Prediction of Diabetics using Machine Learning
G. Geetha1, K.Mohana Prasad2

1G. Geetha *, 1Research Scholar, Sathyabama Institute of Science and Technology, Chennai.
2Dr.K.Mohana Prasad, Associate Professor, Sathyabama Institute of Science and Technology, Chennai.
Manuscript received on January 02, 2020. | Revised Manuscript received on January 15, 2020. | Manuscript published on January 30, 2020. | PP: 1119-1124 | Volume-8 Issue-5, January 2020. | Retrieval Number: E6290018520/2020©BEIESP | DOI: 10.35940/ijrte.E6290.018520

Open Access | Ethics and Policies | Cite | Mendeley
© The Authors. Blue Eyes Intelligence Engineering and Sciences Publication (BEIESP). This is an open access article under the CC BY-NC-ND license (

Abstract: Around 50.9 Million People in India suffer from diabetics and Tamil Nadu stands second in the list of Indian states. The main objective of this paper is to develop prediction modeling of the given medical data of patients with and without diabetics.

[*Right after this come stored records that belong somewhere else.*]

Context: an optimization exercise on an open-source flow, tuned for a short achievable clock period and few clock cycles per item. The choices shown serve that exercise and are no tape-out recipe. In this exercise RTL edits were held to simulation tests only and were not proved equivalent to the original. Power figures rest on the tool's default switching activity, not on a simulated workload.

build 18:
// pcie_host_if_top
module pcie_host_if_top (
  input  logic        clk,
  input  logic        rst,
  input  logic [1:0]  i_req_target,
  input  logic        i_req_wr,
  input  logic        i_req_rd,
  input  logic [31:0] i_req_addr,
  input  logic [31:0] i_req_count,
  input  logic        i_host_ing_rdy,
  input  logic [23:0] i_host_ing_size,
  input  logic [31:0] i_host_ing_data,
  output logic        o_host_ing_act,
  output logic        o_host_ing_stb,
  input  logic [1:0]  i_host_egr_rdy,
  input  logic [23:0] i_host_egr_size,
  output logic [1:0]  o_host_egr_act,
  output logic        o_host_egr_stb,
  output logic [31:0] o_host_egr_data,
  output logic        o_dma_ing_rdy,
  output logic [23:0] o_dma_ing_size,
  output logic [31:0] o_dma_ing_data,
  input  logic        i_dma_ing_act,
  input  logic        i_dma_ing_stb,
  output logic [1:0]  o_dma_egr_rdy,
  output logic [23:0] o_dma_egr_size,
  input  logic [1:0]  i_dma_egr_act,
  input  logic        i_dma_egr_stb,
  input  logic [31:0] i_dma_egr_data,
  input  logic        i_dma_idle,
  output logic        o_write_fin,
  output logic        o_read_fin
);
For scale: about 18000 cells after synthesis, about 9700 flip-flops, about 310 I/O pins, ~360000 um2 of cells after synthesis.
==> flow/config.mk <==
export PLATFORM = sky130hd
export DESIGN_NAME = pcie_host_if_top
export DESIGN_NICKNAME = pcie_host_if_top
export VERILOG_FILES = /design/flow/design.v
export SDC_FILE = /design/flow/constraint.sdc
export NUM_CORES = 4
export LEC_CHECK = 0
export CAP_MARGIN = 20
export CORE_MARGIN = 2
export CORE_UTILIZATION = 40
export GPL_ROUTABILITY_DRIVEN = 1
export PLACE_DENSITY = 0.5
export SETUP_SLACK_MARGIN = 3.0
export SLEW_MARGIN = 20
export SYNTH_MEMORY_MAX_BITS = 16384
==> flow/constraint.sdc <==
create_clock -name core_clock -period 6.5 [get_ports {clk}]
set_input_delay 1.3000 -clock core_clock [delete_from_list [all_inputs] [get_ports {clk}]]
set_output_delay 1.3000 -clock core_clock [all_outputs]
set_load 0.01 [all_outputs]
standard.sh (not shown) runs the stock make flow with config.mk's settings and CLKGATE_MAP_FILE= SYNTH_SCRIPT=/design/flow/synth_recipe.tcl, a recipe that flattens the netlist after the stock synthesis.
==> flow/flow/run.sh <==
#!/bin/bash
# Standard layout, with two changes:
# - the ports are constrained to one span of the top edge before IO
#   placement (flow/pins.tcl);
# - the port buffers are buf_4 rather than the slow delay buffer
#   buffer_ports picks by default.
set -euo pipefail
W=$(pwd)
bash standard.sh PRE_IO_PLACEMENT_TCL="$W/flow/pins.tcl" \
  BUFFER_PORTS_ARGS="-buffer_cell sky130_fd_sc_hd__buf_4" finish > "$W/orfs_make.log" 2>&1
==> flow/flow/pins.tcl <==
# Place every signal port in one span in the middle of the top edge, so
# the short paths between ports (the DMA pass-through and the routed
# handshakes) stay short. The clock port goes in the middle of that span,
# nearer the middle of the die than a corner.
set block [ord::get_db_block]
set dbu [$block getDefUnits]
set die [$block getDieArea]
set w [expr {double([$die dx]) / $dbu}]
set span 460.0
set lo [expr {max(10.0, $w / 2.0 - $span / 2.0)}]
set hi [expr {min($w - 10.0, $w / 2.0 + $span / 2.0)}]
set names {}
foreach bt [$block getBTerms] {
  set n [$bt getName]
  if {$n ne "clk" && [$bt getSigType] ne "POWER" && [$bt getSigType] ne "GROUND"} {
    lappend names $n
  }
}
puts "pins.tcl: [llength $names] ports on top:[format %.1f $lo]-[format %.1f $hi]"
set_io_pin_constraint -pin_names $names -region top:[format %.1f $lo]-[format %.1f $hi]
set mid [expr {$w / 2.0}]
set_io_pin_constraint -pin_names {clk} -region top:[format %.1f [expr {$mid - 3.0}]]-[format %.1f [expr {$mid + 3.0}]]
Build 18 did not stop at any stage, and its layout met the timing, design-rule and antenna checks.
Testbench counts of build 18, summed over its fixed seeds: cycles 18,247, words 17,350.
> inputs changed (build 18 -> build 92)
-- flow/config.mk --
<<< build 18, line 9
export CORE_MARGIN = 2
export CORE_UTILIZATION = 40
export GPL_ROUTABILITY_DRIVEN = 1
export PLACE_DENSITY = 0.5
export SETUP_SLACK_MARGIN = 3.0
>>> build 92, line 9
export CORE_MARGIN = 2
export CORE_UTILIZATION = 30
export GPL_ROUTABILITY_DRIVEN = 1
export PLACE_DENSITY = 0.4
export SETUP_SLACK_MARGIN = 3.0
==> notes.md <==
Startpoint of the worst setup timing path = i_req_target[1]: build 92; startpoint of the worst setup timing path = i_req_target[0]: build 18
Going from build 18 to build 92, final HPWL from detailed placement climbed about 11%; critical path depth in cells climbed 1; number of filler cells placed in the layout climbed 36501.
Here is what was changed in the inputs of build 51 compared with build 92.
==> flow/flow/run.sh <==
#!/bin/bash
# Standard layout, with three changes:
# - the ports are constrained to one span of the top edge before IO
#   placement (flow/pins.tcl);
# - the port buffers are buf_4 rather than the slow delay buffer
#   buffer_ports picks by default;
# - up to 10 rounds of antenna repair after detailed routing, not 5.
set -euo pipefail
W=$(pwd)
bash standard.sh PRE_IO_PLACEMENT_TCL="$W/flow/pins.tcl" \
  BUFFER_PORTS_ARGS="-buffer_cell sky130_fd_sc_hd__buf_4" \
  MAX_REPAIR_ANTENNAS_ITER_DRT=10 finish > "$W/orfs_make.log" 2>&1
-- flow/flow/pins.tcl --
<<< build 92, line 8
set w [expr {double([$die dx]) / $dbu}]
set span 460.0
set lo [expr {max(10.0, $w / 2.0 - $span / 2.0)}]
>>> build 51, line 8
set w [expr {double([$die dx]) / $dbu}]
set span 320.0
set lo [expr {max(10.0, $w / 2.0 - $span / 2.0)}]
-- flow/config.mk --
<<< build 92, line 9
export CORE_MARGIN = 2
export CORE_UTILIZATION = 30
export GPL_ROUTABILITY_DRIVEN = 1
export PLACE_DENSITY = 0.4
export SETUP_SLACK_MARGIN = 3.0
>>> build 51, line 9
export CORE_MARGIN = 2
export CORE_UTILIZATION = 40
export GPL_ROUTABILITY_DRIVEN = 1
export PLACE_DENSITY = 0.5
export SETUP_SLACK_MARGIN = 3.0
==> comparison <==
Relative max-transition margin: build 51 vs build 92 down 2.3 points. Going from build 92 to build 51, the power dissipated in combinational cells was found to have gone down by about 3.6%. Summary of build 51 over build 92: share of power burned in combinational logic neither gained nor lost much, met1 wire length lost about 12%, count of clock-buffer cells in the layout lost 30.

Through this paper, we aim to create hybrid models that can be easily used by doctors to treat patients with diabetics. Naïve Bayes and Random forest algorithms are used to predict whether a person having diabetics or not, by keeping his health conditions in mind. Thus this process enables doctors to easily group, classify and categorize the disease type accordingly treatment can be given to them. We split the Dataset into 1) Training set and 2) Testing Set and perform analysis on them. The Pima Indian dataset was used to study and analyze the data, alongside with data mining techniques. It is the data obtained from the National Institute for Diabetics patients which contains n number of medical predictor variables and one target variable. Initially, we replace the null values that are there in the dataset with the mean values of the respective columns. We then split the dataset into different ways to perform analysis on them: 85/15, 80/20, 70/30, 60/40. After procuring the data set, we apply Naïve Bayes and Random Forest algorithms on this. The Naïve Bayes algorithm is used here to find the probability of the independent features/columns. The data set is given as an input and the prediction takes place according to the NB Model. The Random Forest algorithm is used here in order to perform feature selection. It takes n inputs from the dataset and builds numerous uncorrelated decision trees during the time of training. It then displays the class that is the mode of all of the class outputs by individual trees.
Keywords: Diabetics, Machine learning, Random Forest, Data mining, Naïve Bayes Classification.
Scope of the Article: Machine Learning.